Dessa vez, nada de encenações de neutralidade, de poses artificiais de isenção ou jornalismo equidistante. Nada disso. A ordem é abrir o armário e soltar a franga, ops... o tucano.
A Rede Globo já anunciou que vai transmitir as prévias da privataria tucana, onde será escolhido o candidato da legenda à presidência da República, assim como televisionará os debates.
Exímia em empulhações e manipulações, já começou até o esquentar dos tamborins dessa bateria desafinada ao colocar o demo/tucano Rodrigo Pacheco, presidente do Senado, como estrela principal do seu jornalixo.
Com efeito, essa pose de sobriedade, defesa da democracia, distanciamento da disputa entre os extremos ainda será por muito tempo o mote do noticiário, até que se consolide na classe média a convicção de que o país deve seguir essa linha.

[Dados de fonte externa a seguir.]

`src/rtl/fir_pkg.sv`:
```
// Shared sample-width definitions for the FIR datapath (fir_filter and its
// downstream stages). Widths here are the defaults; blocks may override them.
package fir_pkg;

    localparam int IN_W  = 32;
    localparam int OUT_W = 16;

    typedef logic signed [IN_W-1:0]  in_sample_t;
    typedef logic signed [OUT_W-1:0] out_sample_t;

    // Clamp limits for an OUT_W-bit signed result.
    localparam out_sample_t OUT_MAX = {1'b0, {(OUT_W-1){1'b1}}};
    localparam out_sample_t OUT_MIN = {1'b1, {(OUT_W-1){1'b0}}};

endpackage : fir_pkg

```
`src/rtl/sync_fifo.sv`:
```
// Single-clock FIFO with registered storage. The head entry is read straight
// from the storage array, so rd_data is valid whenever empty is low.
// A write while full only succeeds if a read happens in the same cycle.
module sync_fifo #(
    parameter int WIDTH = 16,
    parameter int DEPTH = 4
) (
    input  logic             clk,
    input  logic             rst,
    input  logic             wr_en,
    input  logic [WIDTH-1:0] wr_data,
    input  logic             rd_en,
    output logic [WIDTH-1:0] rd_data,
    output logic             full,
    output logic             empty
);

    localparam int AW = (DEPTH > 1) ? $clog2(DEPTH) : 1;
    localparam int CW = $clog2(DEPTH + 1);

    logic [WIDTH-1:0] mem [DEPTH];
    logic [AW-1:0]    wr_ptr;
    logic [AW-1:0]    rd_ptr;
    logic [CW-1:0]    count;
    logic             do_wr;
    logic             do_rd;

    // Qualify requests: reads need data, writes need room (or a same-cycle read).
    always_comb begin
        do_rd = rd_en && !empty;
        do_wr = wr_en && (!full || do_rd);
    end

    // Storage array and pointers.
    // NOTE: the array is reset because it is only DEPTH entries deep and the
    // head must read as zero straight out of reset; large FIFOs should not do this.
    always_ff @(posedge clk) begin
        if (rst) begin
            for (int i = 0; i < DEPTH; i++) begin
                mem[i] <= '0;
            end
            wr_ptr <= '0;
            rd_ptr <= '0;
        end else begin
            if (do_wr) begin
                mem[wr_ptr] <= wr_data;
                wr_ptr      <= wr_ptr + 1'b1;
            end
            if (do_rd) begin
                rd_ptr <= rd_ptr + 1'b1;
            end
        end
    end

    // Occupancy count, 0..DEPTH.
    always_ff @(posedge clk) begin
        if (rst) begin
            count <= '0;
        end else begin
            case ({do_wr, do_rd})
                2'b10:   count <= count + 1'b1;
                2'b01:   count <= count - 1'b1;
                default: count <= count;
            endcase
        end
    end

    // Status flags and head data.
    always_comb begin
        full    = (count == CW'(DEPTH));
        empty   = (count == '0);
        rd_data = mem[rd_ptr];
    end

endmodule : sync_fifo

```
`src/rtl/fir_output_decimator.sv`:
```
// Output stage after fir_filter: keeps one sample in every DECIM, rounds off
// SHIFT fraction bits (ties toward +inf), saturates to OUT_W bits and queues
// results in a small FIFO with a valid/ready interface. Sticky flags report
// saturation and samples lost to a full FIFO.
module fir_output_decimator #(
    parameter int DECIM = 4,
    parameter int SHIFT = 8,
    parameter int IN_W  = fir_pkg::IN_W,
    parameter int OUT_W = fir_pkg::OUT_W,
    parameter int DEPTH = 4
) (
    input  logic                    clk,
    input  logic                    rst,
    input  logic                    in_valid,
    input  logic signed [IN_W-1:0]  y_in,
    output logic signed [OUT_W-1:0] out_data,
    output logic                    out_valid,
    input  logic                    out_ready,
    output logic                    sat_flag,
    output logic                    overflow
);

    localparam int PW = (DECIM > 1) ? $clog2(DECIM) : 1;

    // Rounding and clamp constants, all in the IN_W+1 bit working width.
    localparam logic signed [IN_W:0] RND    = (IN_W+1)'(1) << (SHIFT - 1);
    localparam logic signed [IN_W:0] SAT_HI = {{(IN_W-OUT_W+2){1'b0}}, {(OUT_W-1){1'b1}}};
    localparam logic signed [IN_W:0] SAT_LO = {{(IN_W-OUT_W+2){1'b1}}, {(OUT_W-1){1'b0}}};

    logic [PW-1:0]           phase;
    logic                    last_phase;
    logic                    keep;

    logic signed [IN_W:0]    y_ext;
    logic signed [IN_W:0]    rounded;
    logic signed [OUT_W-1:0] sat_val;
    logic                    clamp;

    logic                    pend;
    logic signed [OUT_W-1:0] pend_data;

    logic                    fifo_full;
    logic                    fifo_empty;
    logic                    rd_en;
    logic                    drop;

    // Decide whether the current input sample is the one kept this period.
    always_comb begin
        last_phase = (phase == PW'(DECIM - 1));
        keep       = in_valid && last_phase;
    end

    // Phase counter: advances only on valid samples, wraps after DECIM-1.
    // NOTE: sequential state is always updated with <= so every flop samples
    // its inputs from before the edge, independent of statement order.
    always_ff @(posedge clk) begin
        if (rst) begin
            phase <= '0;
        end else if (in_valid) begin
            phase <= last_phase ? '0 : phase + 1'b1;
        end
    end

    // Round to nearest (ties to +inf) with one guard bit, then clamp to OUT_W.
    // NOTE: every output of this block gets a value on every path, so no
    // latch can be inferred.
    always_comb begin
        y_ext   = {y_in[IN_W-1], y_in};
        rounded = (y_ext + RND) >>> SHIFT;
        clamp   = 1'b0;
        sat_val = rounded[OUT_W-1:0];
        if (rounded > SAT_HI) begin
            clamp   = 1'b1;
            sat_val = SAT_HI[OUT_W-1:0];
        end else if (rounded < SAT_LO) begin
            clamp   = 1'b1;
            sat_val = SAT_LO[OUT_W-1:0];
        end
    end

    // Pipeline register between the rounding logic and the FIFO write port.
    always_ff @(posedge clk) begin
        if (rst) begin
            pend      <= 1'b0;
            pend_data <= '0;
        end else begin
            pend <= keep;
            if (keep) begin
                pend_data <= sat_val;
            end
        end
    end

    // Handshake: a pop happens when the consumer takes a valid head entry.
    // A pending write is lost only when the FIFO is full and nothing pops.
    always_comb begin
        out_valid = !fifo_empty;
        rd_en     = out_valid && out_ready;
        drop      = pend && fifo_full && !rd_en;
    end

    // Sticky status flags, cleared only by reset.
    always_ff @(posedge clk) begin
        if (rst) begin
            sat_flag <= 1'b0;
            overflow <= 1'b0;
        end else begin
            if (keep && clamp) begin
                sat_flag <= 1'b1;
            end
            if (drop) begin
                overflow <= 1'b1;
            end
        end
    end

    sync_fifo #(
        .WIDTH (OUT_W),
        .DEPTH (DEPTH)
    ) u_fifo (
        .clk     (clk),
        .rst     (rst),
        .wr_en   (pend),
        .wr_data (pend_data),
        .rd_en   (rd_en),
        .rd_data (out_data),
        .full    (fifo_full),
        .empty   (fifo_empty)
    );

endmodule : fir_output_decimator

```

O maior desafio nessa tarefa será conciliar o discurso moralista pós lava jato com a verdade dos fatos, depois que a justiça brasileira desconstruiu a trama macabra comandada por bandidos togados, o que nos legou esse flagelo que a Globo agora tenta enterrar.
A impressão que passa é da saturação de artifícios retóricos e reportagens fabricadas com aparência de registros, mas recheadas de segundas intenções que acabavam "coincidentemente" atingindo desafetos e alcançando o objetivo politiqueiro até então oculto.
Com as redes sociais, o pensamento único naufragou e o mote 'não deu na Globo, não aconteceu' está em xeque, conforme o Intercept mostrou a todo o país, mesmo com a Globo ignorando completamente as revelações, elas foram utilizadas até por ministros do STF, no desmascaramento do "juiz ladrão" e seu bando.